The Hinkley Point C project has certainly generated some press coverage in the national newspapers over the last week. It is about time. Not only because it brings to home the ultimate cost we will have to pay for power in the future, but it highlights the consequence of having UK generation capacity owned by European internationals.

The challenge that all of the large utilities now face is two-fold; firstly obtaining funding for new build and secondly delivering projects to time, cost and the required quality. 

Reviewing EDF’s press release it is clear that the funding issue is not yet resolved for them. 

EDF is still engaged in discussions with a number of interested parties for 15% equity in the project. This is a tough nut to crack. Clearly this is easier with an agreed 10% return on the table once the plant is generating power.
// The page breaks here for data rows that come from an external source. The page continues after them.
**src/rtl/mult_pkg.sv**
```systemverilog
// Shared types and default widths for the multiplier/accumulator result path.
// Read by acc_sat_add and product_accumulator.
package mult_pkg;

    localparam int OP_W       = 32;
    localparam int PROD_W_DEF = 2 * OP_W;
    localparam int ACC_W_DEF  = 72;
    localparam int CNT_W_DEF  = 8;

    typedef enum logic [1:0] {
        IDLE  = 2'd0,
        ACCUM = 2'd1,
        HOLD  = 2'd2
    } acc_state_t;

    typedef logic [PROD_W_DEF-1:0] prod_t;
    typedef logic [ACC_W_DEF-1:0]  acc_t;

endpackage : mult_pkg

```
**src/rtl/acc_sat_add.sv**
```systemverilog
// Accumulator adder: ACC_W-bit sum of the running total and a product, with carry out.
// When PRODUCT_ACC_SATURATE_EN is defined, a carry clamps the sum to all-ones.
module acc_sat_add
    import mult_pkg::*;
#(
    parameter int ACC_W  = ACC_W_DEF,
    parameter int PROD_W = PROD_W_DEF
) (
    input  logic [ACC_W-1:0]  acc_in,
    input  logic [PROD_W-1:0] addend,
    output logic [ACC_W-1:0]  sum,
    output logic              carry
);

    logic [ACC_W:0] raw;

    always_comb begin
        raw   = {1'b0, acc_in} + (ACC_W+1)'(addend);
        carry = raw[ACC_W];
`ifdef PRODUCT_ACC_SATURATE_EN
        // Once clamped, any later add carries again, so the total stays pinned at all-ones.
        sum   = carry ? '1 : raw[ACC_W-1:0];
`else
        sum   = raw[ACC_W-1:0];
`endif
    end

endmodule : acc_sat_add

```
**src/rtl/product_accumulator.sv**
```systemverilog
// Sums a last-terminated burst of multiplier products and presents the sum, term count and overflow.
// Optional PRODUCT_ACC_SATURATE_EN (inside acc_sat_add) clamps the sum instead of wrapping.
module product_accumulator
    import mult_pkg::*;
#(
    parameter int PROD_W = PROD_W_DEF,
    parameter int ACC_W  = ACC_W_DEF,
    parameter int CNT_W  = CNT_W_DEF
) (
    input  logic              clk,
    input  logic              rst_n,
    input  logic [PROD_W-1:0] prod_in,
    input  logic              prod_valid,
    input  logic              prod_last,
    output logic              prod_ready,
    input  logic              acc_clear,
    output logic [ACC_W-1:0]  res_out,
    output logic [CNT_W-1:0]  res_count,
    output logic              res_overflow,
    output logic              res_valid,
    input  logic              res_ready,
    output logic              busy
);

    localparam logic [CNT_W-1:0] CNT_MAX = '1;

    acc_state_t       state_q, state_d;
    logic [ACC_W-1:0] acc_q, acc_d;
    logic [CNT_W-1:0] count_q, count_d;
    logic             ovf_q, ovf_d;
    logic             ready_q, ready_d;

    logic             accept;
    logic             cnt_sat;
    logic [ACC_W-1:0] add_sum;
    logic             add_carry;

    // ready is held in a flop so it reads 0 during reset and has no path from res_ready.
    assign accept  = prod_valid & ready_q;
    assign cnt_sat = (count_q == CNT_MAX);

    acc_sat_add #(
        .ACC_W  (ACC_W),
        .PROD_W (PROD_W)
    ) u_add (
        .acc_in (acc_q),
        .addend (prod_in),
        .sum    (add_sum),
        .carry  (add_carry)
    );

    // NOTE: sequential state uses non-blocking assignments only; blocking here would race with readers.
    always_ff @(posedge clk or negedge rst_n) begin
        if (!rst_n) begin
            state_q <= IDLE;
            acc_q   <= '0;
            count_q <= '0;
            ovf_q   <= 1'b0;
            ready_q <= 1'b0;
        end else begin
            state_q <= state_d;
            acc_q   <= acc_d;
            count_q <= count_d;
            ovf_q   <= ovf_d;
            ready_q <= ready_d;
        end
    end

    // NOTE: every signal gets a default at the top of the block so no path infers a latch.
    always_comb begin
        state_d = state_q;
        if (acc_clear) begin
            state_d = IDLE;
        end else begin
            case (state_q)
                IDLE:    if (accept) state_d = prod_last ? HOLD : ACCUM;
                ACCUM:   if (accept && prod_last) state_d = HOLD;
                HOLD:    if (res_ready) state_d = IDLE;
                default: state_d = IDLE;
            endcase
        end
        ready_d = (state_d != HOLD);
    end

    always_comb begin
        acc_d   = acc_q;
        count_d = count_q;
        ovf_d   = ovf_q;
        if (acc_clear || (state_q == HOLD && res_ready)) begin
            acc_d   = '0;
            count_d = '0;
            ovf_d   = 1'b0;
        end else if (accept && state_q == IDLE) begin
            acc_d   = ACC_W'(prod_in);
            count_d = CNT_W'(1);
            ovf_d   = 1'b0;
        end else if (accept && state_q == ACCUM) begin
            // A term arriving at a saturated count cannot be represented, so it flags overflow.
            acc_d   = add_sum;
            count_d = cnt_sat ? count_q : count_q + CNT_W'(1);
            ovf_d   = ovf_q | add_carry | cnt_sat;
        end
    end

    always_comb begin
        prod_ready   = ready_q;
        res_valid    = (state_q == HOLD);
        busy         = (state_q != IDLE);
        res_out      = acc_q;
        res_count    = count_q;
        res_overflow = ovf_q;
    end

endmodule : product_accumulator

```
**src/rtl/mem_stage.sv**
```systemverilog
// Memory-access stage and MEM/WB latch: issues dcache requests, holds them until dhit, buffers load data.
// Optional stall-cycle counter enabled by defining MEM_STALL_CNT_EN; otherwise stall_cnt reads 0.
module mem_stage #(
  parameter int REGSEL_W = 2
) (
  input  logic                CLK,
  input  logic                nRST,
  input  logic                ihit,
  input  logic                flush,
  input  logic                ex_valid,
  input  logic                ex_memRd,
  input  logic                ex_memWr,
  input  logic                ex_regWr,
  input  logic [REGSEL_W-1:0] ex_regSel,
  input  logic [4:0]          ex_regDst,
  input  logic                ex_halt,
  input  logic [31:0]         ex_nPC,
  input  logic [31:0]         ex_ALUOut,
  input  logic [31:0]         ex_lui,
  input  logic [31:0]         ex_store,
  input  logic                dhit,
  input  logic [31:0]         dmemload,
  output logic                dmemREN,
  output logic                dmemWEN,
  output logic [31:0]         dmemaddr,
  output logic [31:0]         dmemstore,
  output logic                mem_stall,
  output logic                wb_regWr,
  output logic [REGSEL_W-1:0] wb_regSel,
  output logic [4:0]          wb_regDst,
  output logic [31:0]         wb_nPC,
  output logic [31:0]         wb_ALUOut,
  output logic [31:0]         wb_lui,
  output logic [31:0]         wb_dmemload,
  output logic                wb_halt,
  output logic [31:0]         stall_cnt
);

  typedef enum logic [1:0] {IDLE, WAIT, DONE} state_t;

  state_t      state, state_nxt;
  logic [31:0] load_buf;
  logic        acc, adv, capture;

  assign acc       = ex_valid & (ex_memRd | ex_memWr);
  assign dmemaddr  = ex_ALUOut;
  assign dmemstore = ex_store;
  assign mem_stall = acc & (state != DONE) & ~dhit;
  assign adv       = ihit & ~mem_stall;

  always_comb begin
    state_nxt = state;
    dmemREN   = 1'b0;
    dmemWEN   = 1'b0;
    capture   = 1'b0;
    case (state)
      IDLE, WAIT: begin
        // A load takes precedence when both memRd and memWr are set.
        dmemREN = nRST & acc & ex_memRd;
        dmemWEN = nRST & acc & ex_memWr & ~ex_memRd;
        if (acc & dhit) begin
          state_nxt = ihit ? IDLE : DONE;
          capture   = ~ihit;
        end else if (acc) begin
          state_nxt = WAIT;
        end else begin
          state_nxt = IDLE;
        end
      end
      DONE: begin
        if (ihit) state_nxt = IDLE;
      end
      default: state_nxt = IDLE;
    endcase
  end

  always_ff @(posedge CLK) begin
    if (!nRST) begin
      state       <= IDLE;
      load_buf    <= '0;
      wb_regWr    <= 1'b0;
      wb_regSel   <= '0;
      wb_regDst   <= '0;
      wb_nPC      <= '0;
      wb_ALUOut   <= '0;
      wb_lui      <= '0;
      wb_dmemload <= '0;
      wb_halt     <= 1'b0;
    end else begin
      if (capture) load_buf <= dmemload;
      state <= flush ? IDLE : state_nxt;
      if (flush) begin
        wb_regWr    <= 1'b0;
        wb_regSel   <= '0;
        wb_regDst   <= '0;
        wb_nPC      <= '0;
        wb_ALUOut   <= '0;
        wb_lui      <= '0;
        wb_dmemload <= '0;
        wb_halt     <= 1'b0;
      end else if (adv) begin
        wb_regWr    <= ex_regWr & ex_valid;
        wb_regSel   <= ex_regSel;
        wb_regDst   <= ex_regDst;
        wb_nPC      <= ex_nPC;
        wb_ALUOut   <= ex_ALUOut;
        wb_lui      <= ex_lui;
        wb_dmemload <= (state == DONE) ? load_buf : dmemload;
        wb_halt     <= ex_halt;
      end
    end
  end

`ifdef MEM_STALL_CNT_EN
  logic [31:0] stall_cnt_q;

  always_ff @(posedge CLK) begin
    if (!nRST) stall_cnt_q <= '0;
    else if (mem_stall) stall_cnt_q <= stall_cnt_q + 32'd1;
  end

  assign stall_cnt = stall_cnt_q;
`else
  assign stall_cnt = 32'd0;
`endif

endmodule
```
But, the major risk for equity investors is what will the outturn construction cost be?

For EDF there is no better time to agree contracts with consultants, contractors and suppliers. However, inflation risk and construction delays will put pressure on investors. 

If you look at the delays and higher than expected outturn cost for current European nuclear new builds, I don’t think a 10% return is a bad deal for the government. If EDF can deliver on time, to budget and to quality then I am sure the government will get a better deal when it negotiates with NuGen and Horizon NP.

So where do we go now?  There is a lot of industry discussion about moving forward.

But EDF have made it clear that for a final investment decision to take place in July 2014 further conditions need to be met. These include finalising the agreements with equity funders, finalising the agreement with Infrastructure UK for debt funding and agreeing the full investment contract with the government.

Most importantly EDF need a decision from the European Commission on whether the strike price agreement represents state aid. This can be a painfully long process but the pre-work that has already taken place means that EDF must be fairly confident of having a decision before the July 2014 date it has proposed for the final investment decision.

With a fair wind it looks like this project will finally get off the ground next year.